Audrey, die Französin aus meiner Mailandzeit, lud mich heute zu einem italienischen Abend ein. Ich kam pünktlich um 19.30h in einem kleinen Café an. Der Kellner verwies mich an einen Tisch, an dem bereits vier Leute saßen. Das war gemessen an Uhrzeit und Kulturkreis bereits verdächtig viel. Tatsächlich kamen die Damen und Herren mittleren Alters aus Frankreich und Deutschland, waren aber am Austausch mit Italienern interessiert. In den folgenden Minuten gesellten sich weitere Franzosen sowie ein Italiener, der bereits seit 40 Jahren in Frankreich lebt, zu uns.

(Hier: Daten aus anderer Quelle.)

==> config.mk <==
export PLATFORM = sky130hd
export DESIGN_NAME = gr8ram_dram_sched
export DESIGN_NICKNAME = d
export VERILOG_FILES = /design/src/rtl/gr8ram_pkg.sv /design/src/rtl/gr8ram_ref_timer.sv /design/src/rtl/gr8ram_dram_sched.sv
export SDC_FILE = /design/constraint.sdc
export NUM_CORES = 1
export LEC_CHECK = 0
export ABC_AREA = 1
export CAP_MARGIN = 10
export CORE_MARGIN = 4
export CORE_UTILIZATION = 35
export CTS_BUF_LIST = sky130_fd_sc_hd__clkbuf_8
export CTS_CLUSTER_DIAMETER = 200
export CTS_CLUSTER_SIZE = 16
export DETAILED_ROUTE_END_ITERATION = 6
export GPL_ROUTABILITY_DRIVEN = 0
export PLACE_DENSITY = 0.69
export SYNTH_ARGS = -nofsm -noshare
export SYNTH_HDL_FRONTEND = slang
export SYNTH_SLANG_ARGS = --single-unit
==> constraint.sdc <==
create_clock -name C7M -period 2.6 [get_ports C7M]
set_input_delay 0.52 -clock C7M [delete_from_list [all_inputs] [get_ports C7M]]
set_output_delay 0.52 -clock C7M [all_outputs]
set_load 0.02 [all_outputs]
==> src/rtl/gr8ram_pkg.sv <==
// Shared definitions for the GR8RAM DRAM scheduler.
//   sched_state_t : scheduler FSM states (access and refresh paths)
//   address field positions, requester IDs, strobe bundle type
package gr8ram_pkg;

   typedef enum logic [2:0] {
      S_IDLE, S_ROW, S_COL, S_HOLD, S_PRE, S_RCAS, S_RRAS, S_RHOLD
   } sched_state_t;

   localparam int BANK_BIT = 22;
   localparam int ROW_HI   = 21;
   localparam int ROW_LO   = 11;
   localparam int COL_HI   = 10;
   localparam int COL_LO   = 0;

   localparam logic GNT_HOST = 1'b0;
   localparam logic GNT_DMA  = 1'b1;

   // DRAM strobes (active low) plus the row/column mux select
   typedef struct packed {
      logic nras;
      logic ncas0;
      logic ncas1;
      logic nrwe;
      logic casel;
   } strobe_t;

   localparam strobe_t STB_IDLE = strobe_t'(5'b11110);

endpackage

==> src/rtl/gr8ram_ref_timer.sv <==
// Refresh tick generator with saturating pending-refresh counter.
//   clk, rst   : clock, async active-high reset
//   tick_done  : high in the last refresh cycle (RHOLD); retires one refresh
//   pending    : refreshes owed, saturates at REF_MAX
//   urgent     : pending == REF_MAX
//   ref_ovf    : sticky, a tick arrived while saturated
module gr8ram_ref_timer #(
   parameter  int REF_PERIOD = 109,
   parameter  int REF_MAX    = 3,
   localparam int PW         = $clog2(REF_MAX + 1),
   localparam int CW         = (REF_PERIOD > 1) ? $clog2(REF_PERIOD) : 1
) (
   input  logic          clk,
   input  logic          rst,
   input  logic          tick_done,
   output logic [PW-1:0] pending,
   output logic          urgent,
   output logic          ref_ovf
);

   logic [CW-1:0] cnt;
   logic          tick;

   assign tick   = (cnt == CW'(REF_PERIOD - 1));
   assign urgent = (pending == PW'(REF_MAX));

   always_ff @(posedge clk or posedge rst) begin
      if (rst) begin
         cnt     <= '0;
         pending <= '0;
         ref_ovf <= 1'b0;
      end else begin
         cnt <= tick ? '0 : cnt + 1'b1;
         // a tick and a retire in the same cycle cancel out
         case ({tick, tick_done})
            2'b10: begin
               if (urgent) ref_ovf <= 1'b1;
               else        pending <= pending + 1'b1;
            end
            2'b01: if (pending != '0) pending <= pending - 1'b1;
            default: ;
         endcase
      end
   end

endmodule

==> src/rtl/gr8ram_dram_sched.sv <==
// DRAM access scheduler: arbitrates host, DMA and CBR refresh onto the
// two-bank DRAM and drives RAS/CAS/WE/address-mux.
//   C7M, RES             : clock, async active-high reset
//   HReq/HWE/HAddr/HAck  : host request (level) and one-cycle data-phase ack
//   DReq/DWE/DAddr/DAck  : DMA request, same protocol
//   Gnt                  : owner of the current access (0 host, 1 DMA)
//   RA, CASel            : multiplexed DRAM address, 1 while RA holds column
//   nRAS/nCAS0/nCAS1/nRWE: DRAM strobes, active low
//   RefOvf               : sticky dropped-refresh flag
// Every output is registered from the next state, so strobes never see a
// combinational path from the request inputs.
module gr8ram_dram_sched
   import gr8ram_pkg::*;
#(
   parameter int REF_PERIOD = 109,
   parameter int REF_MAX    = 3
) (
   input  logic        C7M,
   input  logic        RES,
   input  logic        HReq,
   input  logic        HWE,
   input  logic [22:0] HAddr,
   output logic        HAck,
   input  logic        DReq,
   input  logic        DWE,
   input  logic [22:0] DAddr,
   output logic        DAck,
   output logic        Gnt,
   output logic [10:0] RA,
   output logic        nRAS,
   output logic        nCAS0,
   output logic        nCAS1,
   output logic        nRWE,
   output logic        CASel,
   output logic        RefOvf
);

   localparam int PW = $clog2(REF_MAX + 1);

   sched_state_t  state, nxt, arb_state;
   logic [PW-1:0] pending;
   logic          urgent, ref_done, arb_dma, start;
   logic [22:0]   addr_q, eff_addr;
   logic          we_q, eff_we, eff_gnt;
   strobe_t       stb, stb_n;
   logic [10:0]   ra_n;
   logic          hack_n, dack_n;

   assign ref_done = (state == S_RHOLD);

   gr8ram_ref_timer #(.REF_PERIOD(REF_PERIOD), .REF_MAX(REF_MAX)) u_ref (
      .clk       (C7M),
      .rst       (RES),
      .tick_done (ref_done),
      .pending   (pending),
      .urgent    (urgent),
      .ref_ovf   (RefOvf)
   );

   // fixed-priority pick, used only from IDLE and PRE
   always_comb begin
      arb_state = S_IDLE;
      arb_dma   = GNT_HOST;
      if (urgent)               arb_state = S_RCAS;
      else if (HReq)            arb_state = S_ROW;
      else if (pending != '0)   arb_state = S_RCAS;
      else if (DReq) begin
         arb_state = S_ROW;
         arb_dma   = GNT_DMA;
      end
   end

   always_ff @(posedge C7M or posedge RES) begin
      if (RES) state <= S_IDLE;
      else     state <= nxt;
   end

   always_comb begin
      nxt = S_IDLE;
      case (state)
         S_IDLE, S_PRE: nxt = arb_state;
         S_ROW:         nxt = S_COL;
         S_COL:         nxt = S_HOLD;
         S_HOLD:        nxt = S_PRE;
         S_RCAS:        nxt = S_RRAS;
         S_RRAS:        nxt = S_RHOLD;
         S_RHOLD:       nxt = S_PRE;
         default:       nxt = S_IDLE;
      endcase
   end

   // On a grant the live request is used directly (it is being captured on
   // this same edge); afterwards only the captured copy matters.
   assign start    = (nxt == S_ROW);
   assign eff_gnt  = start ? arb_dma : Gnt;
   assign eff_addr = start ? (arb_dma ? DAddr : HAddr) : addr_q;
   assign eff_we   = start ? (arb_dma ? DWE : HWE) : we_q;

   always_ff @(posedge C7M or posedge RES) begin
      if (RES) begin
         Gnt    <= GNT_HOST;
         addr_q <= '0;
         we_q   <= 1'b0;
      end else if (start) begin
         Gnt    <= arb_dma;
         addr_q <= eff_addr;
         we_q   <= eff_we;
      end
   end

   always_comb begin
      stb_n  = STB_IDLE;
      ra_n   = RA;
      hack_n = 1'b0;
      dack_n = 1'b0;
      case (nxt)
         S_ROW: begin
            stb_n.nras = 1'b0;
            ra_n       = eff_addr[ROW_HI:ROW_LO];
         end
         S_COL, S_HOLD: begin
            stb_n.nras  = 1'b0;
            stb_n.casel = 1'b1;
            stb_n.ncas0 = eff_addr[BANK_BIT];
            stb_n.ncas1 = ~eff_addr[BANK_BIT];
            stb_n.nrwe  = ~eff_we;
            ra_n        = eff_addr[COL_HI:COL_LO];
            if (nxt == S_HOLD) begin
               hack_n = (eff_gnt == GNT_HOST);
               dack_n = (eff_gnt == GNT_DMA);
            end
         end
         S_RCAS: begin
            stb_n.ncas0 = 1'b0;
            stb_n.ncas1 = 1'b0;
         end
         S_RRAS, S_RHOLD: begin
            stb_n.ncas0 = 1'b0;
            stb_n.ncas1 = 1'b0;
            stb_n.nras  = 1'b0;
         end
         default: ;
      endcase
   end

   always_ff @(posedge C7M or posedge RES) begin
      if (RES) begin
         stb  <= STB_IDLE;
         RA   <= '0;
         HAck <= 1'b0;
         DAck <= 1'b0;
      end else begin
         stb  <= stb_n;
         RA   <= ra_n;
         HAck <= hack_n;
         DAck <= dack_n;
      end
   end

   assign nRAS  = stb.nras;
   assign nCAS0 = stb.ncas0;
   assign nCAS1 = stb.ncas1;
   assign nRWE  = stb.nrwe;
   assign CASel = stb.casel;

endmodule

### After elaboration in Yosys (flattened, before gate mapping)

Cells that the tools add are included.

* register bits after elaboration: 56
* bits of input ports: 52
* output and inout bits: 20
* logic and storage cells: 77

* $add $sub $neg: 3
* eq/ne operators: 19
* mux-type cells: 26
* bitwise logic cells: 3
* reduce and logical (&&, ||, !) cells: 11

Operators by type and width (count)
* two-way mux 23 bit: 2
* case mux 11 bit (2 select lines): 1
* == test 3 bit (second input constant): 7
* case mux 3 bit (6 select lines): 1
* two-way mux 1 bit: 13
* == test 3 x 2 -> 1 bit (second input constant): 4
* two-way mux 3 bit: 3
* case mux 2 bit (2 select lines): 2
* adder 7 x 1 -> 7 bit (second input constant): 1
* == test 7 bit (second input constant): 1
* two-way mux 7 bit: 1
* == test 3 x 1 -> 1 bit (second input constant): 2
* two-way mux 2 bit: 3
* nonzero test 2 bit: 3
* OR reduction 2 bit: 3
* OR reduction 5 bit: 1
* == test 2 bit (second input constant): 2
* inequality test 2 bit (second input constant): 2
* zero test 3 bit: 1
* NOT 1 bit: 3
* AND reduction 3 bit: 1
* OR reduction 3 bit: 1
* adder 2 x 1 -> 2 bit (second input constant): 1
* == test 2 x 1 -> 1 bit (second input constant): 1
* 2 further kinds: 2

### Logic depth before layout (Yosys ltp)

Gate-level depths: netlist (run 1).

* depth after elaboration: 10
* gate-level depth with buffers: 10
* depth with buffers taken out: 10

### Modules after synthesis

From an unflattened synthesis (run 1), not the netlist that was laid out.

* cells, all modules: 336
* area, all modules: 2521.2 µm²

By module, submodules not included
* gr8ram_dram_sched: times used 1, cells each 272, area an instance 1995.7 µm², sequential area each 880.8 µm²
* gr8ram_ref_timer: times used 1, cells each 64, area an instance 525.5 µm², sequential area each 250.2 µm²

### Least setup slack after synthesis (run 1)

No wires, ideal clock.

* path kind: input -> register
* start: input HReq
* end: register addr_q[0]
* library setup time: 0.120 ns
* arrival: 1.161 ns
* slack: 1.319 ns
* stages: 7
* path buffers: 1
* cells stage by stage: nor2_1 -> nand2_2 -> nand3_4 -> nor2_8 -> buf_4 -> nand2_1 -> nand2_1

* longest elaborated chain between the ends: 5

Ends and longest elaborated chain
* from (decl): line gr8ram_dram_sched.sv:20 `input logic HReq,`
* two-way mux 3 bit: line gr8ram_dram_sched.sv:65 `else if (HReq) arb_state = S_ROW;`
* two-way mux 3 bit: line gr8ram_dram_sched.sv:64 `if (urgent) arb_state = S_RCAS;`
* case mux 3 bit (6 select lines): line gr8ram_dram_sched.sv:80 `case (state)`
* == test 3 x 1 -> 1 bit: line gr8ram_dram_sched.sv:94 `assign start = (nxt == S_ROW);`
* two-way mux 23 bit: line gr8ram_dram_sched.sv:96 `assign eff_addr = start ? (arb_dma ? DAddr : HAddr) : addr_q;`
* to (signal assigned): line gr8ram_dram_sched.sv:106 `addr_q <= eff_addr;`
* to (decl): line gr8ram_dram_sched.sv:43 `logic [22:0] addr_q, eff_addr;`

Several ways; a longest one is shown, not always the timed one.
A chain may end at the register's enable or synchronous reset.

### Worst setup path after layout (run 1)

* start: register stb (netlist bit nRAS)
* end: output nRAS

RTL lines
* from (decl): line gr8ram_dram_sched.sv:45 `strobe_t stb, stb_n;`
* from (signal assigned): line gr8ram_dram_sched.sv:153 `stb <= stb_n;`
* to (decl): line gr8ram_dram_sched.sv:30 `output logic nRAS,`

No word-level cell between the ends.

==> results.py, run 1 <==
metrics = {
    "floorplanning": {
        "fp.coreArea_sq_mm": 0.00649,
        "floorplan.rows": 29,
        "start_util_pct": 36.7,
        "io_pins": 72,
        "die_height_um": 90.5,
        "die_width_um": 90.5,
        "die_area_sq_mm": 0.00820,
    },
    "job": {
        "maxCapViolCount": 0,
    },
    "layout": {
        "layout_common_cells": "nand2_1 (136), clkdlybuf4s50_1 (71), nand3_1 (43)",
        "final_core_utilization_pct": 49.1,
        "drive_gt1_share_pct": 7.37,
        "design_area_sq_mm": 0.00319,
        "syn2layout_area_growth_pct": 33.8,
        "layout.cells.most_common": "nand2_1",
        "number_of_antenna_diodes": 0,
        "nNetsFinal": 433,
    },
    "worst_setup_path": {
        "worstSetupEndpointType": "output pin",
        "startpoint": "nRAS$_DFF_PP1_",
        "critical-path-top-delay-family": "buffers and inverters",
        "critical_path.max_stage_delay_ns": 0.59,
        "worst-path-max-fanout": 1,
        "setup.worst_path.end": "nRAS",
        "timing.critical_path.slowest_stage_cell": "clkdlybuf4s50_1",
        "rrSetupSlack_ns": 0.96,
        "worst_r2r_startpoint": "state[0]$_DFF_PP0_",
        "timing.setup.critical_path_class": "flip-flop to output pin",
        "worst-endpoint-arrival_ns": 1.42,
        "rr_worst_depth": 7,
        "path_cells": "clkdlybuf4s50_1",
        "crit_required_ns": 2.08,
        "rr_endpoint": "nCAS1$_DFF_PP1_",
        "buffering_stage_count_on_the_worst_path_with_inverters_included": 1,
        "path_depth": 1,
        "timing.critical_path.from_type": "flip-flop",
    },
    "cts": {
        "cts_tree": "yes",
        "cts.repair.resized": 0,
        "cts.repair_timing.setup_buffer_count": 0,
        "clock_latency_ns": 0.30,
        "numClockSinks": 45,
        "post_cts_hold_buffer_count": 0,
        "clock_pin_slew_worst_setup_and_hold_paths_ns": 0.08,
        "cts_buffers": 5,
        "htree_num_levels": 2,
        "max-clock-path-buffers": 2,
        "cts_root_buf": "clkbuf_8",
    },
    "logic_synthesis": {
        "post_synth_instance_area_sq_mm": 0.00238,
        "yosys_top_cell_area_share_pct": 43.0,
        "postSynthNetCount": 366,
        "syn_avg_cell_area_sq_um": 7.64,
        "number_of_standard_cells_after_synthesis": 312,
        "yosysWarningCount": 0,
        "synth_seq_area_share_pct": 47.4,
        "register_bit_total_from_synthesis": 45,
        "synth.largest_area_cell": "dfrtp_1",
        "ys_types": 29,
        "synthTopCellsByArea": "dfrtp_1 (43%), nand2_1 (21%), nand3_1 (9.0%), dfstp_2 (4.4%), o21ai_1 (2.9%)",
    },
    "sta": {
        "maxSlewHeadroom_pct": 64.7,
        "fmax_mhz": 517,
        "tns_ns": 0,
        "setup_repair_after_global_routing_missed_its_margin": "false",
        "final_slew_viol_count": 0,
        "fin_skew_ns": 0.00913,
        "timing.final.hold_violations": 0,
        "setup_viol": 0,
        "post_layout_min_period_ns": 1.94,
        "worst_pin_slew_ns": 0.528,
        "period_share_pct": 74.5,
    },
    "drt": {
        "first_iter_violations": 118,
        "final_routed_drc_violation_total": 0,
        "vias_after_detailed_routing": 2158,
        "post_drt_via_cell_ratio": 4.72,
        "routed_wirelength_um": 5680,
        "first_pass_iters": 4,
        "postRouteAntennaNets": 0,
        "route.detailed.wl_per_inst_um": 12.4,
    },
    "global_route": {
        "grt_start_max_net_pins": 27,
        "grtUsageTotal_pct": 14.7,
        "overflow": 0,
        "first_pass_grt_wire_length_um": 9860,
        "initial_antenna_violation_count": 0,
        "number_of_global_route_vias_before_repair": 2035,
    },
    "power_and_ir_drop": {
        "leakage_nw": 1.57,
        "power_density_mw_per_mm2": 933,
        "max-vdd-ir-drop_v": 0.000368,
    },
    "placed_design": {
        "port-buffer-count": 71,
        "dpl-instance-area_sq_mm": 0.00310,
        "dp.final_hpwl_um": 4510,
    },
    "outcome": {
        "outcome": "finished clean",
    },
    "worst_hold_path": {
        "worstHoldPathCells": 1,
        "worst_hold_path_type": "flip-flop to flip-flop",
    },
}
## how the worst min path moves through the flow
stage	to	start	slack, ns
after floorplan	addr_q[10]$_DFFE_PP0N_	addr_q[10]$_DFFE_PP0N_	0.45
after global routing	addr_q[22]$_DFFE_PP0N_	addr_q[22]$_DFFE_PP0N_	0.52
final	u_ref.ref_ovf$_DFFE_PP0P_	u_ref.ref_ovf$_DFFE_PP0P_	0.48
after detailed placement	u_ref.ref_ovf$_DFFE_PP0P_	u_ref.ref_ovf$_DFFE_PP0P_	0.47
after CTS	u_ref.cnt[0]$_DFF_PP0_	u_ref.cnt[0]$_DFF_PP0_	0.49
after global placement	u_ref.ref_ovf$_DFFE_PP0P_	u_ref.ref_ovf$_DFFE_PP0P_	0.45
## flip-flops by register name, summed over array words and instances (netlist names), 2 cells and up
register,cells
addr_q,12
RA,11
u_ref.cnt,7
state,3
u_ref.pending,2
## synth_stat cells
master    count
dfstp_2       4
buf_4         2
nand3_1      43
nor2_1       15
nand3_4       1
a41oi_1       1
a21oi_1       3
clkbuf_2      2
o21ai_0       6
o21ai_1      14
nor2_2        1
dfrtp_1      41
nand2_1     136
buf_6         6
inv_2         3
ha_1          2
nand2_2       2
nand4_1       1
a31o_2        1
and2_1        1
nor3_1        1
nand2_4       1
o21bai_1      1
inv_1        15
inv_4         1
buf_2         5
nor2_8        1
nand3_2       1
nand3b_4      1
## metrics by stage
step | total power (W) | instances | hold WS (ns) | setup slack [ns]
2_1_floorplan | 0.00217 | 312 | 0.446 | 1.03
3_3_place_gp | 0.00257 | 449 | 0.453 | 0.489
3_5_place_dp | 0.00260 | 449 | 0.473 | 0.454
4_1_cts | 0.00302 | 457 | 0.491 | 0.641
5_1_grt | 0.00324 | 457 | 0.523 | 0.620
6_report | 0.00298 | 457 | 0.483 | 0.664
## kinds of logic (layout without fill, tap and decap cells)
group / Yosys count / in the layout / share of synthesized area [%]
flops: 45 / 45 / 47.4
fa+ha+maj: 2 / 2 / 1.05
simple gates: 205 / 205 / 37.6
buf+inv: 34 / 102 / 8.03
compound gates: 26 / 26 / 5.88
## final cells by class
class / count / area (sq um)
flip-flops and latches: 45 / 1130
clock buffers: 5 / 68.8
multi-input cells: 233 / 1060
clock inverters: 3 / 18.8
fillers: 646 / 3300
repair buffers: 75 / 741
well taps: 77 / 96.3
inverters: 19 / 73.8
## where the power goes
part,switching (W),internal (W),leakage [nW]
clock,0.000230,0.000185,0.0416
combinational,0.000883,0.000568,0.969
sequential,0.000135,0.000976,0.559
total,0.00125,0.00173,1.57
## layer usage
layer	GRT usage (%)	up-vias	part of all wire, %
li1	-	1124	-
met5	0	-	0
met4	4.59	0	0.97
met1	19.4	971	45
met3	3.33	4	5.3
met2	23.8	59	48
Power figures use the tool's default switching activity.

Eine der Französinnen, die neben Audrey noch zu uns stieß, hatte ebenfalls mit mir in Mailand studiert. Sie war mir als weder besonders sympathisch noch als hübsch in Erinnerung und so hatte ich wohl inzwischen auch schon verdrängt, dass sie ebenfalls aus Toulouse kam. Ich erinnerte mich dunkel, dass sie mir einmal ihre Handynummer gegeben hatte, die ich allerdings nie gespeichert hatte, weil ich ihren Namen jedes Mal aufs Neue wieder vergaß. Dieses Mal gab sie mir glücklicherweise ihre Nummer auf einem Zettel samt ihrem Namen, so dass mir umständliche Manöver zum versteckten Eingeben eines Alibinamens in mein Handy erspart blieben.

Alles in Allem war der Abend äußerst flau. Man war sich – wie eigentlich bei jedem Zusammentreffen mit Franzosen – darin einig, dass Sprachdidaktik nicht zu den Stärken der Franzosen gehört. Ähnlich spektakuläre Themen waren Rundreisen in Slowenien, Devisenaustausch in der Slowakei sowie Ratten als sizilianische Delikatesse.

Nach zwei Wochen lässt sich feststellen, dass es hier etwas schwieriger ist als Mailand, internationale Freunde zu finden. Die bisher hochkarätigste Chance zum Kennenlernen von Erasmusstudenten hatte sich bei einer Erasmusfeier am Samstag geboten. Infolge von zu intensivem TGV-Konsum waren aber anscheinend keine brauchbaren Unterhaltungen zustande gekommen. Mehr über den Durchbruch bei meiner hiesigen Sozialisierung gibt es hoffentlich demnächst von dieser Stelle.